### What you should do
Copy out each line of the entries below in which the string "constraint" appears.

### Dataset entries
= Beginning of Section =

File: src/flat_wrapper.sv
// flat-port wrapper written by rule: the top's interface ports become plain ports
module pipe_ctrl_flat 
#(
  parameter int STALL_W = 6,
  parameter logic [31:0] STALL_CYCLES_INIT = '0,
  parameter logic [15:0] FLUSH_COUNT_INIT = '0
)
  (clk, rst, p_rdy, p_if_stall_req, p_id_stall_req, p_mem_stall_req, p_if_busy, p_ex_mispredict, p_ex_target, p_stall_sign, p_flush, p_redirect_valid, p_redirect_addr, p_stall_cycles, p_flush_count);
  pipe_ctrl_if #(.STALL_W(STALL_W)) p_i ();
  input logic clk;
  input logic rst;
  input wire logic [$bits(p_i.rdy)-1:0] p_rdy;
  input wire logic [$bits(p_i.if_stall_req)-1:0] p_if_stall_req;
  input wire logic [$bits(p_i.id_stall_req)-1:0] p_id_stall_req;
  input wire logic [$bits(p_i.mem_stall_req)-1:0] p_mem_stall_req;
  input wire logic [$bits(p_i.if_busy)-1:0] p_if_busy;
  input wire logic [$bits(p_i.ex_mispredict)-1:0] p_ex_mispredict;
  input wire logic [$bits(p_i.ex_target)-1:0] p_ex_target;
  output wire logic [$bits(p_i.stall_sign)-1:0] p_stall_sign;
  output wire logic [$bits(p_i.flush)-1:0] p_flush;
  output wire logic [$bits(p_i.redirect_valid)-1:0] p_redirect_valid;
  output wire logic [$bits(p_i.redirect_addr)-1:0] p_redirect_addr;
  output wire logic [$bits(p_i.stall_cycles)-1:0] p_stall_cycles;
  output wire logic [$bits(p_i.flush_count)-1:0] p_flush_count;
  assign p_i.rdy = p_rdy;
  assign p_i.if_stall_req = p_if_stall_req;
  assign p_i.id_stall_req = p_id_stall_req;
  assign p_i.mem_stall_req = p_mem_stall_req;
  assign p_i.if_busy = p_if_busy;
  assign p_i.ex_mispredict = p_ex_mispredict;
  assign p_i.ex_target = p_ex_target;
  assign p_stall_sign = p_i.stall_sign;
  assign p_flush = p_i.flush;
  assign p_redirect_valid = p_i.redirect_valid;
  assign p_redirect_addr = p_i.redirect_addr;
  assign p_stall_cycles = p_i.stall_cycles;
  assign p_flush_count = p_i.flush_count;
  pipe_ctrl #(.STALL_W(STALL_W), .STALL_CYCLES_INIT(STALL_CYCLES_INIT), .FLUSH_COUNT_INIT(FLUSH_COUNT_INIT)) u_core (.clk(clk), .rst(rst), .p(p_i));
endmodule
`config.mk`:
```
export PLATFORM = sky130hd
export DESIGN_NAME = frequency_band_timer
export DESIGN_NICKNAME = d
export VERILOG_FILES = /design/src/rtl/frequency_band_timer.sv
export SDC_FILE = /design/constraint.sdc
export NUM_CORES = 1
export LEC_CHECK = 0
export BUFFER_PORTS_ARGS = -buffer_cell sky130_fd_sc_hd__clkbuf_2
export CAP_MARGIN = 30
export CORE_ASPECT_RATIO = 2
export CORE_MARGIN = 2
export CORE_UTILIZATION = 34
export DETAILED_ROUTE_END_ITERATION = 10
export GPL_ROUTABILITY_DRIVEN = 1
export GPL_TIMING_DRIVEN = 0
export SLEW_MARGIN = 20
export SYNTH_ARGS = -nofsm -noshare
export SYNTH_HDL_FRONTEND = slang
export SYNTH_SLANG_ARGS = --single-unit
```
`constraint.sdc`:
```
create_clock -name clock -period 4 [get_ports clock]
set_clock_uncertainty 0.1 [all_clocks]
set_input_delay 0.4 -clock clock [delete_from_list [all_inputs] [get_ports clock]]
set_output_delay 0.4 -clock clock [all_outputs]
set_load 0.05 [all_outputs]
```
`src/rtl/frequency_band_timer.sv`:
```
// Classifies tone periods on sample_data into two frequency bands and accumulates time per band.
// Optional input synchronizer: define FREQUENCY_BAND_TIMER_SYNC_EN (adds 2 clocks of latency).
module frequency_band_timer #(
   parameter int unsigned FREQUENCY_1         = 9000,
   parameter int unsigned FREQUENCY_2         = 11000,
   parameter int unsigned FREQUENCY_DEVIATION = 10,
   parameter int unsigned CLOCK               = 100000000
) (
   input  logic        clock,
   input  logic        s00_axi_aresetn,
   input  logic        sample_data,
   input  logic        enable,
   input  logic        clear,
   output logic [31:0] f1_value,
   output logic [31:0] f2_value,
   output logic [15:0] miss_count,
   output logic        period_valid,
   output logic [1:0]  band
);

   localparam int unsigned CNT_W  = 32;
   localparam int unsigned MISS_W = 16;

   localparam int unsigned P1    = CLOCK / FREQUENCY_1;
   localparam int unsigned P2    = CLOCK / FREQUENCY_2;
   localparam int unsigned B1_LO = P1 * (100 - FREQUENCY_DEVIATION) / 100;
   localparam int unsigned B1_HI = P1 * (100 + FREQUENCY_DEVIATION) / 100;
   localparam int unsigned B2_LO = P2 * (100 - FREQUENCY_DEVIATION) / 100;
   localparam int unsigned B2_HI = P2 * (100 + FREQUENCY_DEVIATION) / 100;

   localparam logic [1:0] BAND_NONE = 2'd0;
   localparam logic [1:0] BAND_1    = 2'd1;
   localparam logic [1:0] BAND_2    = 2'd2;

   typedef enum logic {ARM, MEASURE} state_t;

   state_t             state;
   logic               s_in;
   logic               s_q;
   logic               s_qd;
   logic               rise;
   logic [CNT_W-1:0]   count;
   logic [CNT_W-1:0]   period_q;
   logic               done_q;
   logic               in_b1;
   logic               in_b2;
   logic [CNT_W:0]     sum1;
   logic [CNT_W:0]     sum2;

`ifdef FREQUENCY_BAND_TIMER_SYNC_EN
   logic [1:0] sync_q;

   // Two-flop synchronizer for an asynchronous tone input
   always_ff @(posedge clock or negedge s00_axi_aresetn) begin
      if (!s00_axi_aresetn) begin
         sync_q <= 2'b00;
      end else begin
         sync_q <= {sync_q[0], sample_data};
      end
   end

   assign s_in = sync_q[1];
`else
   assign s_in = sample_data;
`endif

   assign rise  = s_q & ~s_qd;
   assign in_b1 = (period_q >= B1_LO) && (period_q <= B1_HI);
   assign in_b2 = (period_q >= B2_LO) && (period_q <= B2_HI);
   assign sum1  = {1'b0, f1_value} + {1'b0, period_q};
   assign sum2  = {1'b0, f2_value} + {1'b0, period_q};

   // Edge detect, period measurement FSM and saturating accumulators
   always_ff @(posedge clock or negedge s00_axi_aresetn) begin
      if (!s00_axi_aresetn) begin
         s_q          <= 1'b0;
         s_qd         <= 1'b0;
         state        <= ARM;
         count        <= '0;
         period_q     <= '0;
         done_q       <= 1'b0;
         f1_value     <= '0;
         f2_value     <= '0;
         miss_count   <= '0;
         period_valid <= 1'b0;
         band         <= BAND_NONE;
      end else begin
         s_q          <= s_in;
         s_qd         <= s_q;
         done_q       <= 1'b0;
         period_valid <= 1'b0;
         if (!clear) begin
            state      <= ARM;
            count      <= '0;
            f1_value   <= '0;
            f2_value   <= '0;
            miss_count <= '0;
            band       <= BAND_NONE;
         end else begin
            if (!enable) begin
               state <= ARM;
            end else begin
               case (state)
                  ARM: begin
                     if (rise) begin
                        count <= CNT_W'(1);
                        state <= MEASURE;
                     end
                  end
                  MEASURE: begin
                     if (rise) begin
                        period_q <= count;
                        done_q   <= 1'b1;
                        count    <= CNT_W'(1);
                     end else if (count != '1) begin
                        count <= count + CNT_W'(1);
                     end
                  end
                  default: state <= ARM;
               endcase
            end
            // Classification one clock after the period is captured; band 1 wins overlaps
            if (done_q) begin
               period_valid <= 1'b1;
               if (in_b1) begin
                  f1_value <= sum1[CNT_W] ? '1 : sum1[CNT_W-1:0];
                  band     <= BAND_1;
               end else if (in_b2) begin
                  f2_value <= sum2[CNT_W] ? '1 : sum2[CNT_W-1:0];
                  band     <= BAND_2;
               end else begin
                  if (miss_count != '1) begin
                     miss_count <= miss_count + MISS_W'(1);
                  end
                  band <= BAND_NONE;
               end
            end
         end
      end
   end

endmodule

```
File: src/rtl/rv32_ctrl_pkg.sv
// -----------------------------------------------------------------------------
// rv32_ctrl_pkg
// Shared types for the rv32 pipeline sequencer: the sequencer state enum, the
// per-stage occupancy record carried by execute/mem/writeback, the operand
// forwarding-select encodings and a helper that matches a stage against a
// source register index.
// Optional feature macro used by the users of this package: RV32_FORWARDING_EN.
// -----------------------------------------------------------------------------
package rv32_ctrl_pkg;

    typedef enum logic [1:0] {
        RUN   = 2'd0,
        DRAIN = 2'd1,
        HALT  = 2'd2
    } ctrl_state_e;

    // What the sequencer needs to know about the instruction held in a stage
    typedef struct packed {
        logic       valid;
        logic [4:0] rd;
        logic       rd_write;
        logic       load;
    } stage_t;

    localparam stage_t STAGE_EMPTY = '{valid: 1'b0, rd: 5'd0, rd_write: 1'b0, load: 1'b0};

    // Operand source selects seen by the execute-stage operand muxes
    localparam logic [1:0] FWD_REGFILE = 2'd0;
    localparam logic [1:0] FWD_E       = 2'd1;
    localparam logic [1:0] FWD_M       = 2'd2;
    localparam logic [1:0] FWD_W       = 2'd3;

    // True when the stage will write the register decode wants to read.
    // x0 is hard-wired to zero, so it never matches.
    function automatic logic stage_writes_rs(input stage_t stage, input logic [4:0] rs);
        return stage.valid && stage.rd_write && (stage.rd == rs) && (rs != 5'd0);
    endfunction

endpackage

File: src/rtl/rv32_pipeline_ctrl_if.sv
// -----------------------------------------------------------------------------
// rv32_pipeline_ctrl_if
// Signal bundle between the decode stage / pipeline datapath and the pipeline
// sequencer.
//   decode_* inputs : present/legal flags, rs1/rs2 indices and read enables,
//                     rd index and write enable, load flag
//   branch_taken_in : execute resolved a taken branch/jump
//   mem_busy_in     : mem stage waiting on the data bus
//   outputs         : fetch/decode stall, decode flush, E/M/W valids, halted
//   rs1/rs2_fwd_sel_out exist only when RV32_FORWARDING_EN is defined.
// Modports: slave = the sequencer, master = the datapath side driving it.
// -----------------------------------------------------------------------------
interface rv32_pipeline_ctrl_if;

    logic       decode_present_in;
    logic       decode_legal_in;
    logic [4:0] decode_rs1_in;
    logic [4:0] decode_rs2_in;
    logic       decode_rs1_read_in;
    logic       decode_rs2_read_in;
    logic [4:0] decode_rd_in;
    logic       decode_rd_write_in;
    logic       decode_load_in;
    logic       branch_taken_in;
    logic       mem_busy_in;
    logic       fetch_stall_out;
    logic       decode_stall_out;
    logic       decode_flush_out;
    logic       execute_valid_out;
    logic       mem_valid_out;
    logic       writeback_valid_out;
    logic       halted_out;
`ifdef RV32_FORWARDING_EN
    logic [1:0] rs1_fwd_sel_out;
    logic [1:0] rs2_fwd_sel_out;
`endif

    modport slave (
        input  decode_present_in, decode_legal_in, decode_rs1_in, decode_rs2_in,
               decode_rs1_read_in, decode_rs2_read_in, decode_rd_in,
               decode_rd_write_in, decode_load_in, branch_taken_in, mem_busy_in,
        output fetch_stall_out, decode_stall_out, decode_flush_out,
               execute_valid_out, mem_valid_out, writeback_valid_out, halted_out
`ifdef RV32_FORWARDING_EN
        , output rs1_fwd_sel_out, rs2_fwd_sel_out
`endif
    );

    modport master (
        output decode_present_in, decode_legal_in, decode_rs1_in, decode_rs2_in,
               decode_rs1_read_in, decode_rs2_read_in, decode_rd_in,
               decode_rd_write_in, decode_load_in, branch_taken_in, mem_busy_in,
        input  fetch_stall_out, decode_stall_out, decode_flush_out,
               execute_valid_out, mem_valid_out, writeback_valid_out, halted_out
`ifdef RV32_FORWARDING_EN
        , input rs1_fwd_sel_out, rs2_fwd_sel_out
`endif
    );

endinterface

File: src/rtl/rv32_hazard.sv
// -----------------------------------------------------------------------------
// rv32_hazard
// Combinational read-after-write check of one decode source register against
// the execute, mem and writeback stage records.
//   rs, rs_read      : source index and "instruction really reads it"
//   e/m/w_stage      : stage records
//   hazard           : decode must stall for this operand
//   fwd_sel          : operand source, youngest matching stage (only when
//                      RV32_FORWARDING_EN is defined)
// Without forwarding any matching stage stalls; with forwarding only a load
// still in execute does, because its data is not available yet.
// -----------------------------------------------------------------------------
module rv32_hazard
    import rv32_ctrl_pkg::*;
(
    input  logic [4:0] rs,
    input  logic       rs_read,
    input  stage_t     e_stage,
    input  stage_t     m_stage,
    input  stage_t     w_stage,
    output logic       hazard
`ifdef RV32_FORWARDING_EN
    , output logic [1:0] fwd_sel
`endif
);

    logic match_e_s;
    logic match_m_s;
    logic match_w_s;
    logic unused_load_s;

    assign match_e_s = rs_read && stage_writes_rs(e_stage, rs);
    assign match_m_s = rs_read && stage_writes_rs(m_stage, rs);
    assign match_w_s = rs_read && stage_writes_rs(w_stage, rs);

`ifdef RV32_FORWARDING_EN
    assign unused_load_s = m_stage.load ^ w_stage.load;
    assign hazard        = match_e_s && e_stage.load;

    // Forward from the youngest producer so the newest value wins
    always_comb begin
        fwd_sel = FWD_REGFILE;
        if (match_e_s) begin
            fwd_sel = FWD_E;
        end else if (match_m_s) begin
            fwd_sel = FWD_M;
        end else if (match_w_s) begin
            fwd_sel = FWD_W;
        end else begin
            fwd_sel = FWD_REGFILE;
        end
    end
`else
    assign unused_load_s = e_stage.load ^ m_stage.load ^ w_stage.load;
    assign hazard        = match_e_s || match_m_s || match_w_s;
`endif

endmodule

= End of Section =

### Answer section
export SDC_FILE = /design/constraint.sdc
`constraint.sdc`:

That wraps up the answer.